[INSTRUCTIONS TO FOLLOW]
Find the lines below in which the string "registered" occurs. Copy each one.

[EXERCISE DATA]
`src/rtl/sensor_pkg.sv`:
```
// Shared types and constants for the optical gate sensor conditioning path.
package sensor_pkg;

  typedef enum logic [1:0] {
    LOW          = 2'd0,
    CONFIRM_HIGH = 2'd1,
    HIGH         = 2'd2,
    CONFIRM_LOW  = 2'd3
  } deb_state_t;

  localparam int unsigned CLK_HZ = 12_000_000;

  // 100 us confirm window and 2 s stuck limit at CLK_HZ; also used by the measurement block.
  localparam int unsigned DEBOUNCE_CYCLES_DEF = 1200;
  localparam int unsigned STUCK_CYCLES_DEF    = 24_000_000;

  // Adds 0..2 events to an 8-bit count, clamping at 255 instead of wrapping.
  function automatic logic [7:0] sat_add8(input logic [7:0] base, input logic [1:0] inc);
    logic [8:0] sum;
    sum = {1'b0, base} + {7'b0, inc};
    return sum[8] ? 8'hFF : sum[7:0];
  endfunction

endpackage

```
`src/rtl/sensor_debounce.sv`:
```
// One gate channel: optional inversion, 2-FF synchroniser, confirm-count debounce FSM,
// rise pulse, stuck-high fault and a per-cycle glitch event.
//
// state        | meaning
// LOW          | committed low, waiting for s2 to go high
// CONFIRM_HIGH | s2 high, counting towards a committed rise
// HIGH         | committed high, waiting for s2 to go low
// CONFIRM_LOW  | s2 low, counting towards a committed fall (level still 1)
module sensor_debounce
  import sensor_pkg::*;
#(
  parameter int unsigned DEBOUNCE_CYCLES = DEBOUNCE_CYCLES_DEF,
  parameter int unsigned STUCK_CYCLES    = STUCK_CYCLES_DEF,
  parameter bit          ACTIVE_LOW      = 1'b0
) (
  input  logic clk,
  input  logic rst,
  input  logic raw,
  output logic level,
  output logic rise,
  output logic fault,
  output logic glitch
);

  localparam int CNT_W = $clog2(DEBOUNCE_CYCLES + 1);
  localparam int STK_W = $clog2(STUCK_CYCLES + 1);
  localparam logic [CNT_W-1:0] CNT_ONE = CNT_W'(1);
  localparam logic [CNT_W-1:0] CNT_MAX = CNT_W'(DEBOUNCE_CYCLES);
  localparam logic [STK_W-1:0] STK_MAX = STK_W'(STUCK_CYCLES);

  logic             s1, s2;
  deb_state_t       state, state_nxt;
  logic [CNT_W-1:0] cnt, cnt_nxt;
  logic [STK_W-1:0] stuck, stuck_nxt;
  logic             commit_rise;
  logic             level_nxt;

  // Bring the (optionally inverted) raw input into the clk domain.
  always_ff @(posedge clk) begin
    if (rst) begin
      s1 <= 1'b0;
      s2 <= 1'b0;
    end else begin
      s1 <= raw ^ ACTIVE_LOW;
      s2 <= s1;
    end
  end

  // Debounce next-state: a commit happens on the edge the confirm count reaches the target;
  // with a target of 1 the CONFIRM states are skipped entirely.
  always_comb begin
    state_nxt   = state;
    cnt_nxt     = cnt;
    glitch      = 1'b0;
    commit_rise = 1'b0;
    case (state)
      LOW: begin
        if (s2) begin
          if (CNT_MAX == CNT_ONE) begin
            state_nxt   = HIGH;
            commit_rise = 1'b1;
          end else begin
            state_nxt = CONFIRM_HIGH;
            cnt_nxt   = CNT_ONE;
          end
        end
      end
      CONFIRM_HIGH: begin
        if (s2) begin
          if ((cnt + CNT_ONE) == CNT_MAX) begin
            state_nxt   = HIGH;
            cnt_nxt     = '0;
            commit_rise = 1'b1;
          end else begin
            cnt_nxt = cnt + CNT_ONE;
          end
        end else begin
          state_nxt = LOW;
          cnt_nxt   = '0;
          glitch    = 1'b1;
        end
      end
      HIGH: begin
        if (!s2) begin
          if (CNT_MAX == CNT_ONE) begin
            state_nxt = LOW;
          end else begin
            state_nxt = CONFIRM_LOW;
            cnt_nxt   = CNT_ONE;
          end
        end
      end
      CONFIRM_LOW: begin
        if (!s2) begin
          if ((cnt + CNT_ONE) == CNT_MAX) begin
            state_nxt = LOW;
            cnt_nxt   = '0;
          end else begin
            cnt_nxt = cnt + CNT_ONE;
          end
        end else begin
          state_nxt = HIGH;
          cnt_nxt   = '0;
          glitch    = 1'b1;
        end
      end
      default: begin
        state_nxt = LOW;
        cnt_nxt   = '0;
      end
    endcase
  end

  // Level and stuck count follow the post-edge state so outputs can be registered directly.
  always_comb begin
    level_nxt = (state_nxt == HIGH) || (state_nxt == CONFIRM_LOW);
    if (!level_nxt) begin
      stuck_nxt = '0;
    end else if (stuck == STK_MAX) begin
      stuck_nxt = stuck;
    end else begin
      stuck_nxt = stuck + STK_W'(1);
    end
  end

  // State, counters and registered outputs.
  always_ff @(posedge clk) begin
    if (rst) begin
      state <= LOW;
      cnt   <= '0;
      stuck <= '0;
      level <= 1'b0;
      rise  <= 1'b0;
      fault <= 1'b0;
    end else begin
      state <= state_nxt;
      cnt   <= cnt_nxt;
      stuck <= stuck_nxt;
      level <= level_nxt;
      rise  <= commit_rise;
      fault <= (stuck_nxt == STK_MAX);
    end
  end

endmodule

```
`src/rtl/sensor_conditioner.sv`:
```
// Two independent debounced gate channels plus a shared saturating glitch counter.
module sensor_conditioner
  import sensor_pkg::*;
#(
  parameter int unsigned DEBOUNCE_CYCLES = DEBOUNCE_CYCLES_DEF,
  parameter int unsigned STUCK_CYCLES    = STUCK_CYCLES_DEF,
  parameter bit          ACTIVE_LOW      = 1'b0
) (
  input  logic       clk,
  input  logic       rst,
  input  logic       sensor_a_raw,
  input  logic       sensor_b_raw,
  output logic       sensor_a,
  output logic       sensor_b,
  output logic       a_rise,
  output logic       b_rise,
  output logic       fault_a,
  output logic       fault_b,
  output logic [7:0] glitch_count
);

  logic glitch_a, glitch_b;

  sensor_debounce #(
    .DEBOUNCE_CYCLES(DEBOUNCE_CYCLES),
    .STUCK_CYCLES   (STUCK_CYCLES),
    .ACTIVE_LOW     (ACTIVE_LOW)
  ) u_deb_a (
    .clk   (clk),
    .rst   (rst),
    .raw   (sensor_a_raw),
    .level (sensor_a),
    .rise  (a_rise),
    .fault (fault_a),
    .glitch(glitch_a)
  );

  sensor_debounce #(
    .DEBOUNCE_CYCLES(DEBOUNCE_CYCLES),
    .STUCK_CYCLES   (STUCK_CYCLES),
    .ACTIVE_LOW     (ACTIVE_LOW)
  ) u_deb_b (
    .clk   (clk),
    .rst   (rst),
    .raw   (sensor_b_raw),
    .level (sensor_b),
    .rise  (b_rise),
    .fault (fault_b),
    .glitch(glitch_b)
  );

  // Accumulate rejected transitions from both channels, clamping at 255.
  always_ff @(posedge clk) begin
    if (rst) begin
      glitch_count <= '0;
    end else begin
      glitch_count <= sat_add8(glitch_count, {1'b0, glitch_a} + {1'b0, glitch_b});
    end
  end

endmodule

```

[RESULT]
  // Level and stuck count follow the post-edge state so outputs can be registered directly.
  // State, counters and registered outputs.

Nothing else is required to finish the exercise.